Back to Toyama prefecture…Another site of interest is the Toyama Prefectural Museum of Art and Design. The building and grounds themselves are worthy of a visit but many of these exhibitions look fascinating. I take it as my life’s mission to be “seriously unserious.” Or is that funnily unfunny? Probably just unfunny.

Wrestlers

When Asanoyama, aka 売薬関, debuted in early 2016, there were only three other wrestlers from Toyama prefecture in Ozumo. One, Kazunofuji from Isegahama-beya joined at the same time but did not last the year and did not get out of Jonokuchi. So, until 2018 it was Asanoyama and two sandanme grinders from Arashio stable, Hidano and Tsunekawa. Because Asanoyama began his career with a privileged spot in Sandanme, he actually began his career as the top-ranked Toyama wrestler of the time.
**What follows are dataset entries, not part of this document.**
This is an optimization exercise on Yosys and OpenROAD, whose aim is small area and a short achievable clock period, not a production implementation. Where RTL was checked, it was by simulation tests only, not by an equivalence proof against the original. No activity file was given, so power comes from the tool's default toggle rates.

==> module tawas, before the edit <==
module tawas
(
  input  logic                      clk,
  input  logic                      reset,
  output logic [24-1:0]    iaddr,
  input  logic [31:0]               idata,
  output logic [31:0]               daddr,
  output logic                      dcs,
  output logic                      dwr,
  output logic [31:0]               dout,
  input  logic [31:0]               din,
  output logic [4-1:0] halted
);
  localparam int PW = 24;
  logic [1:0] slice;
  logic [1:0] dec_slice;
  logic       dec_vld;
  logic [255:0] bank0, bank1, bank2, bank3;
  logic [7:0]   vld0, vld1, vld2, vld3;      
  logic         z0, z1, z2, z3;
  logic [PW-1:0] pc0, pc1, pc2, pc3;
  logic [3:0]  op;
  logic [2:0]  rd, ra, rb;
  logic [15:0] imm;
  assign op  = idata[31:28];
  assign rd  = idata[27:25];
  assign ra  = idata[24:22];
  assign rb  = idata[21:19];
  assign imm = idata[15:0];
  logic [31:0] ra_data, rb_data;
  assign ra_data = bank0[{ra, 5'd0} +: 32] & {32{vld0[ra]}};
  assign rb_data = bank0[{rb, 5'd0} +: 32] & {32{vld0[rb]}};
  logic d_ldi, d_add, d_sub, d_and, d_or, d_xor, d_shl, d_ld, d_st, d_halt, d_taken;
  assign d_ldi  = dec_vld && (op == 4'd1);
  assign d_add  = dec_vld && (op == 4'd2);
  assign d_sub  = dec_vld && (op == 4'd3);
  assign d_and  = dec_vld && (op == 4'd4);
  assign d_or   = dec_vld && (op == 4'd5);
  assign d_xor  = dec_vld && (op == 4'd6);
  assign d_shl  = dec_vld && (op == 4'd7);
  assign d_ld   = dec_vld && (op == 4'd8);
  assign d_st   = dec_vld && (op == 4'd9);
  assign d_halt = dec_vld && (op == 4'd12);
  assign d_taken = dec_vld && (((op == 4'd10) && z0) || ((op == 4'd11) && !z0));
  logic        e_ldi, e_arith, e_sub, e_and, e_or, e_xor, e_shl, e_ld, e_st;
  logic        e_br, e_adv;
  logic [2:0]  e_rd;
  logic [31:0] e_a, e_b;    
  logic [15:0] e_imm;
  always_ff @(posedge clk) begin
    if (reset) begin
      slice     <= 2'd0;
      dec_slice <= 2'd0;
      dec_vld   <= 1'b0;
      halted    <= '0;
      e_ldi     <= 1'b0;
      e_arith   <= 1'b0;
      e_and     <= 1'b0;
      e_or      <= 1'b0;
      e_xor     <= 1'b0;
      e_shl     <= 1'b0;
      e_ld      <= 1'b0;
      e_st      <= 1'b0;
      e_br      <= 1'b0;
      e_adv     <= 1'b0;
    end else begin
      slice     <= slice + 2'd1;
      dec_slice <= slice;
      dec_vld   <= !halted[slice];
      if (d_halt) halted[dec_slice] <= 1'b1;
      e_ldi     <= d_ldi;
      e_arith   <= d_add || d_sub;
      e_and     <= d_and;
      e_or      <= d_or;
      e_xor     <= d_xor;
      e_shl     <= d_shl;
      e_ld      <= d_ld;
      e_st      <= d_st;
      e_br      <= d_taken;
      e_adv     <= dec_vld && !d_halt && !d_taken;
    end
  end
  always_ff @(posedge clk) begin
    e_sub <= (op == 4'd3);
    e_rd  <= rd;
    e_a   <= ra_data;
    e_b   <= rb_data ^ {32{op == 4'd3}};
    e_imm <= imm;
  end
  logic [31:0] e_simm;
  assign e_simm = {{16{e_imm[15]}}, e_imm};
  assign dcs   = e_ld || e_st;
  assign dwr   = e_st;
  assign daddr = e_a + e_simm;
  assign dout  = e_b;
  logic [32:0] sum_x;
  logic [31:0] result;
  assign sum_x = {e_a, 1'b1} + {e_b, e_sub};
  always_comb begin
    result = '0;
    if (e_arith) result = result | sum_x[32:1];
    if (e_and)   result = result | (e_a & e_b);
    if (e_or)    result = result | (e_a | e_b);
    if (e_xor)   result = result | (e_a ^ e_b);
    if (e_shl)   result = result | (e_a << e_b[4:0]);
    if (e_ldi)   result = result | e_simm;
  end
  logic        w_we, w_ld, w_z;
  logic [2:0]  w_rd;
  logic [31:0] w_res;
  always_ff @(posedge clk) begin
    if (reset) begin
      w_we <= 1'b0;
      w_ld <= 1'b0;
      w_z  <= 1'b0;
    end else begin
      w_we <= e_ldi || e_arith || e_and || e_or || e_xor || e_shl || e_ld;
      w_ld <= e_ld;
      w_z  <= e_arith || e_and || e_or || e_xor || e_shl;
    end
  end
  always_ff @(posedge clk) begin
    w_rd  <= e_rd;
    w_res <= result;
  end
  logic [31:0] wdata;
  assign wdata = w_ld ? din : w_res;
  always_ff @(posedge clk) begin
    bank0 <= bank3;
    bank1 <= bank0;
    bank2 <= bank1;
    for (int r = 0; r < 8; r++) begin
      bank3[r*32 +: 32] <= (w_we && (w_rd == 3'(r))) ? wdata : bank2[r*32 +: 32];
    end
  end
  always_ff @(posedge clk) begin
    if (reset) begin
      vld0 <= '0;
      vld1 <= '0;
      vld2 <= '0;
      vld3 <= '0;
      z0   <= 1'b0;
      z1   <= 1'b0;
      z2   <= 1'b0;
      z3   <= 1'b0;
    end else begin
      vld0 <= vld3;
      vld1 <= vld0;
      vld2 <= vld1;
      for (int r = 0; r < 8; r++) begin
        vld3[r] <= vld2[r] || (w_we && (w_rd == 3'(r)));
      end
      z0 <= z3;
      z1 <= z0;
      z2 <= z1;
      z3 <= w_z ? (w_res == 32'd0) : z2;
    end
  end
  always_ff @(posedge clk) begin
    if (reset) begin
      pc0 <= PW'(0);
      pc1 <= PW'(3 * 64);
      pc2 <= PW'(2 * 64);
      pc3 <= PW'(1 * 64);
    end else begin
      pc0 <= pc3;
      pc1 <= pc0;
      pc2 <= pc1;
      pc3 <= pc2 + (e_br ? {{(PW-16){e_imm[15]}}, e_imm} : {{(PW-1){1'b0}}, e_adv});
    end
  end
  assign iaddr = pc0;
endmodule
make LEC_CHECK=0 CAP_MARGIN=20 CORE_MARGIN=2 CORE_UTILIZATION=40 SLEW_MARGIN=20 finish   # period 10.0 ns
run.sh (not shown) runs the stock make flow with config.mk's settings and CLKGATE_MAP_FILE= SYNTH_SCRIPT=/design/flow/synth_recipe.tcl, a recipe that flattens the netlist after the stock synthesis.
Edit:
--- a/flow/design.v
+++ b/flow/design.v
@@ -50,7 +50,7 @@
   logic [1:0] dec_slice;
   logic       dec_vld;
   logic [255:0] bank0, bank1, bank2, bank3;
-  logic [7:0]   vld0, vld1, vld2, vld3;      
+  logic [2:0]   clr;                         
   logic         z0, z1, z2, z3;
   logic [PW-1:0] pc0, pc1, pc2, pc3;
   logic [3:0]  op;
@@ -62,8 +62,10 @@
   assign rb  = idata[21:19];
   assign imm = idata[15:0];
   logic [31:0] ra_data, rb_data;
-  assign ra_data = bank0[{ra, 5'd0} +: 32] & {32{vld0[ra]}};
-  assign rb_data = bank0[{rb, 5'd0} +: 32] & {32{vld0[rb]}};
+  assign ra_data = bank0[{ra, 5'd0} +: 32];
+  assign rb_data = bank0[{rb, 5'd0} +: 32];
+  logic [16:0] d_alo;
+  assign d_alo = {1'b0, ra_data[15:0]} + {1'b0, imm};
   logic d_ldi, d_add, d_sub, d_and, d_or, d_xor, d_shl, d_ld, d_st, d_halt, d_taken;
   assign d_ldi  = dec_vld && (op == 4'd1);
   assign d_add  = dec_vld && (op == 4'd2);
@@ -81,6 +83,8 @@
   logic [2:0]  e_rd;
   logic [31:0] e_a, e_b;    
   logic [15:0] e_imm;
+  logic [15:0] e_alo, e_ahp, e_ahm;
+  logic        e_ac;
   always_ff @(posedge clk) begin
     if (reset) begin
       slice     <= 2'd0;
@@ -120,12 +124,16 @@
     e_a   <= ra_data;
     e_b   <= rb_data ^ {32{op == 4'd3}};
     e_imm <= imm;
+    e_alo <= d_alo[15:0];
+    e_ac  <= d_alo[16];
+    e_ahp <= ra_data[31:16] + 16'd1;
+    e_ahm <= ra_data[31:16] - 16'd1;
   end
   logic [31:0] e_simm;
   assign e_simm = {{16{e_imm[15]}}, e_imm};
   assign dcs   = e_ld || e_st;
   assign dwr   = e_st;
-  assign daddr = e_a + e_simm;
+  assign daddr = {(e_imm[15] == e_ac) ? e_a[31:16] : (e_ac ? e_ahp : e_ahm), e_alo};
   assign dout  = e_b;
   logic [32:0] sum_x;
   logic [31:0] result;
@@ -159,31 +167,28 @@
   end
   logic [31:0] wdata;
   assign wdata = w_ld ? din : w_res;
+  logic clearing;
+  assign clearing = reset || clr[0];
   always_ff @(posedge clk) begin
     bank0 <= bank3;
     bank1 <= bank0;
     bank2 <= bank1;
     for (int r = 0; r < 8; r++) begin
-      bank3[r*32 +: 32] <= (w_we && (w_rd == 3'(r))) ? wdata : bank2[r*32 +: 32];
-    end
-  end
-  always_ff @(posedge clk) begin
-    if (reset) begin
-      vld0 <= '0;
-      vld1 <= '0;
-      vld2 <= '0;
-      vld3 <= '0;
+      if (w_we && !reset && (w_rd == 3'(r)))
+        bank3[r*32 +: 32] <= wdata;
+      else
+        bank3[r*32 +: 32] <= bank2[r*32 +: 32] & {32{!clearing}};
+    end
+  end
+  always_ff @(posedge clk) begin
+    if (reset) begin
+      clr  <= 3'b111;
       z0   <= 1'b0;
       z1   <= 1'b0;
       z2   <= 1'b0;
       z3   <= 1'b0;
     end else begin
-      vld0 <= vld3;
-      vld1 <= vld0;
-      vld2 <= vld1;
-      for (int r = 0; r < 8; r++) begin
-        vld3[r] <= vld2[r] || (w_we && (w_rd == 3'(r)));
-      end
+      clr  <= {1'b0, clr[2:1]};
       z0 <= z3;
       z1 <= z0;
       z2 <= z1;
What happened: Synthesized area hardly moves; power fell by a few percent; non-clock buffer count went down by 2; hold slack gets worse by 0.0048 ns; synthesized cell count drops by a few percent; wire length goes up by a few percent; die area is about the same; global-route usage went up by 0.33 points; combinational power fell by a quarter to a third; core utilization falls by 0.23 points; cell count falls slightly.

== try-pepper ==
tawas, a different RTL version from the one above (not shown whole).
For scale: roughly 160 I/O pins, ~42000 µm² of cells after synthesis.
Design tawas, start of the top module:
module tawas
(
  input  logic                      clk,
  input  logic                      reset,
  output logic [24-1:0]    iaddr,
  input  logic [31:0]               idata,
  output logic [31:0]               daddr,
  output logic                      dcs,
  output logic                      dwr,
  output logic [31:0]               dout,
  input  logic [31:0]               din,
  output logic [4-1:0] halted
);
==> module tawas_agen, before the edit <==
module tawas_agen
(
  input  logic [31:0] a,
  input  logic [15:0] imm,
  output logic [15:0] lo,
  output logic        c16,
  output logic [15:0] hi0,
  output logic [15:0] hi1
);
  logic [15:0] a_hi, a_inc, a_dec;
  assign {c16, lo} = {1'b0, a[15:0]} + {1'b0, imm};
  assign a_hi  = a[31:16];
  assign a_inc = a_hi + 16'd1;
  assign a_dec = a_hi - 16'd1;
  assign hi0   = imm[15] ? a_dec : a_hi;
  assign hi1   = imm[15] ? a_hi : a_inc;
endmodule
==> module tawas, before the edit <==
module tawas
(
  input  logic                      clk,
  input  logic                      reset,
  output logic [24-1:0]    iaddr,
  input  logic [31:0]               idata,
  output logic [31:0]               daddr,
  output logic                      dcs,
  output logic                      dwr,
  output logic [31:0]               dout,
  input  logic [31:0]               din,
  output logic [4-1:0] halted
);
  localparam int PW = 24;
  logic [1:0] slice;
  logic [1:0] dec_slice;
  logic       dec_vld;
  logic [255:0] bank0, bank1, bank2, bank3;
  logic [2:0]   clr;                         
  logic         z0, z1, z2, z3;
  logic [PW-1:0] pc0, pc1, pc2, pc3;
  logic [3:0]  op;
  logic [2:0]  rd, ra, rb;
  logic [15:0] imm;
  assign op  = idata[31:28];
  assign rd  = idata[27:25];
  assign ra  = idata[24:22];
  assign rb  = idata[21:19];
  assign imm = idata[15:0];
  logic [31:0] ra_data, rb_data;
  logic [7:0] ra_oh, rb_oh;
  tawas_rdsel rdsel_a (.sel(ra), .onehot(ra_oh));
  tawas_rdsel rdsel_b (.sel(rb), .onehot(rb_oh));
  tawas_rdmux rdmux_a (.bank(bank0), .onehot(ra_oh), .q(ra_data));
  tawas_rdmux rdmux_b (.bank(bank0), .onehot(rb_oh), .q(rb_data));
  logic [15:0] d_lo, d_hi0, d_hi1;
  logic        d_c16;
  tawas_agen agen (.a(ra_data), .imm(imm), .lo(d_lo), .c16(d_c16), .hi0(d_hi0), .hi1(d_hi1));
  logic [PW-1:0] d_pc_next;
  always_comb begin
    if (d_taken)
      d_pc_next = pc1 + {{(PW-16){imm[15]}}, imm};
    else if (dec_vld && !d_halt)
      d_pc_next = pc1 + PW'(1);
    else
      d_pc_next = pc1;
  end
  logic d_ldi, d_add, d_sub, d_and, d_or, d_xor, d_shl, d_ld, d_st, d_halt, d_taken;
  assign d_ldi  = dec_vld && (op == 4'd1);
  assign d_add  = dec_vld && (op == 4'd2);
  assign d_sub  = dec_vld && (op == 4'd3);
  assign d_and  = dec_vld && (op == 4'd4);
  assign d_or   = dec_vld && (op == 4'd5);
  assign d_xor  = dec_vld && (op == 4'd6);
  assign d_shl  = dec_vld && (op == 4'd7);
  assign d_ld   = dec_vld && (op == 4'd8);
  assign d_st   = dec_vld && (op == 4'd9);
  assign d_halt = dec_vld && (op == 4'd12);
  assign d_taken = dec_vld && (((op == 4'd10) && z0) || ((op == 4'd11) && !z0));
  logic        e_ldi, e_arith, e_sub, e_and, e_or, e_xor, e_shl, e_ld, e_st;
  logic [2:0]  e_rd;
  logic [31:0] e_a, e_b;    
  logic [15:0] e_dlo, e_dhi0, e_dhi1;
  logic        e_dc16;
  always_ff @(posedge clk) begin
    if (reset) begin
      slice     <= 2'd0;
      dec_slice <= 2'd0;
      dec_vld   <= 1'b0;
      halted    <= '0;
      e_ldi     <= 1'b0;
      e_arith   <= 1'b0;
      e_and     <= 1'b0;
      e_or      <= 1'b0;
      e_xor     <= 1'b0;
      e_shl     <= 1'b0;
      e_ld      <= 1'b0;
      e_st      <= 1'b0;
    end else begin
      slice     <= slice + 2'd1;
      dec_slice <= slice;
      dec_vld   <= !halted[slice];
      if (d_halt) halted[dec_slice] <= 1'b1;
      e_ldi     <= d_ldi;
      e_arith   <= d_add || d_sub;
      e_and     <= d_and;
      e_or      <= d_or;
      e_xor     <= d_xor;
      e_shl     <= d_shl;
      e_ld      <= d_ld;
      e_st      <= d_st;
    end
  end
  always_ff @(posedge clk) begin
    e_sub  <= (op == 4'd3);
    e_rd   <= rd;
    e_a    <= ra_data;
    e_b    <= (op == 4'd1) ? {{16{imm[15]}}, imm} : (rb_data ^ {32{op == 4'd3}});
    e_dlo  <= d_lo;
    e_dc16 <= d_c16;
    e_dhi0 <= d_hi0;
    e_dhi1 <= d_hi1;
  end
  assign dcs   = e_ld || e_st;
  assign dwr   = e_st;
  assign daddr = {e_dc16 ? e_dhi1 : e_dhi0, e_dlo};
  assign dout  = e_b;
  logic [31:0] result;
  tawas_alu alu (
    .a(e_a), .b(e_b), .sub(e_sub), .arith(e_arith), .op_and(e_and), .op_or(e_or),
    .op_xor(e_xor), .op_shl(e_shl), .op_ldi(e_ldi), .result(result)
  );
  logic        w_we, w_ld, w_z;
  logic [2:0]  w_rd;
  logic [31:0] w_res;
  always_ff @(posedge clk) begin
    if (reset) begin
      w_we <= 1'b0;
      w_ld <= 1'b0;
      w_z  <= 1'b0;
    end else begin
      w_we <= e_ldi || e_arith || e_and || e_or || e_xor || e_shl || e_ld;
      w_ld <= e_ld;
      w_z  <= e_arith || e_and || e_or || e_xor || e_shl;
    end
  end
  always_ff @(posedge clk) begin
    w_rd   <= e_rd;
    w_res  <= result;
  end
  logic [31:0] wdata;
  assign wdata = w_ld ? din : w_res;
  logic clearing;
  assign clearing = reset || clr[0];
  always_ff @(posedge clk) begin
    bank0 <= bank3;
    bank1 <= bank0;
    bank2 <= bank1;
    for (int r = 0; r < 8; r++) begin
      if (w_we && !reset && (w_rd == 3'(r)))
        bank3[r*32 +: 32] <= wdata;
      else
        bank3[r*32 +: 32] <= bank2[r*32 +: 32] & {32{!clearing}};
    end
  end
  always_ff @(posedge clk) begin
    if (reset) begin
      clr  <= 3'b111;
      z0   <= 1'b0;
      z1   <= 1'b0;
      z2   <= 1'b0;
      z3   <= 1'b0;
    end else begin
      clr  <= {1'b0, clr[2:1]};
      z0 <= z3;
      z1 <= z0;
      z2 <= z1;
      z3 <= w_z ? (w_res == 32'd0) : z2;
    end
  end
  always_ff @(posedge clk) begin
    if (reset) begin
      pc0 <= PW'(0);
      pc1 <= PW'(3 * 64);
      pc2 <= PW'(2 * 64);
      pc3 <= PW'(1 * 64);
    end else begin
      pc0 <= pc3;
      pc1 <= pc0;
      pc2 <= d_pc_next;
      pc3 <= pc2;
    end
  end
  assign iaddr = pc0;
endmodule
Sakabayashi joined in 2018. After a streak of five successful kachi-koshi tournaments to start his career, he seemed to hit a wall in Sandanme and fell back to Jonidan. He has recently climbed back into the Sandanme. Tomiyutaka joined Tokitsukaze-beya in 2019 and also reached Sandanme but was kyujo from the silent basho in Osaka and will be in Jonidan if he (and sumo) come back for the next tournament. Lastly, Kirinohana made his maezumo debut during the Silent Basho for Michinoku-beya. Now is a much less than ideal time to begin a career in sumo so I hope these young men (Kirinohana is 15) do not become disheartened and leave the sport. We will be keeping an eye on their progress.

6 thoughts on “Get To Know a Shusshin: Toyama Prefecture

  1. Really enjoyed reading this. No firefly squid available in Wigan, so I suppose it’s kippers for tea again. Toyama has historically produced some monster sumo wrestlers: Tachiyama, Umegatani, Tsurugizan but things have been a little quiet for the last 70 years or so.

    Stop press> Toyama also produced a 1.58m 73kg sekiake named Tamatsubaki who I’d never heard of before. He would have made Enho look like a lumbering cave troll.

    • Courtesy of 6 Music’s Radcliffe and Maconie, I know of your Wigan Athletic and this fantastical former place called the Wigan Casino. Hopefully Northern Soul will make a comeback.

      • The Casino is long gone and replaced with a shopping arcade, but Northern Soul lives on. Some say that if you lean your head against the third pillar to the left behind the Costa coffee shop, opposite the nail bar, close your eyes and twang your braces, you can hear Tobi Legend singing “Time Will Pass You By”,

  2. I would love to see firefly squid.

    Glass making sounds cool (though literally hot). What are the criteria for being awarded the Tachiai Award?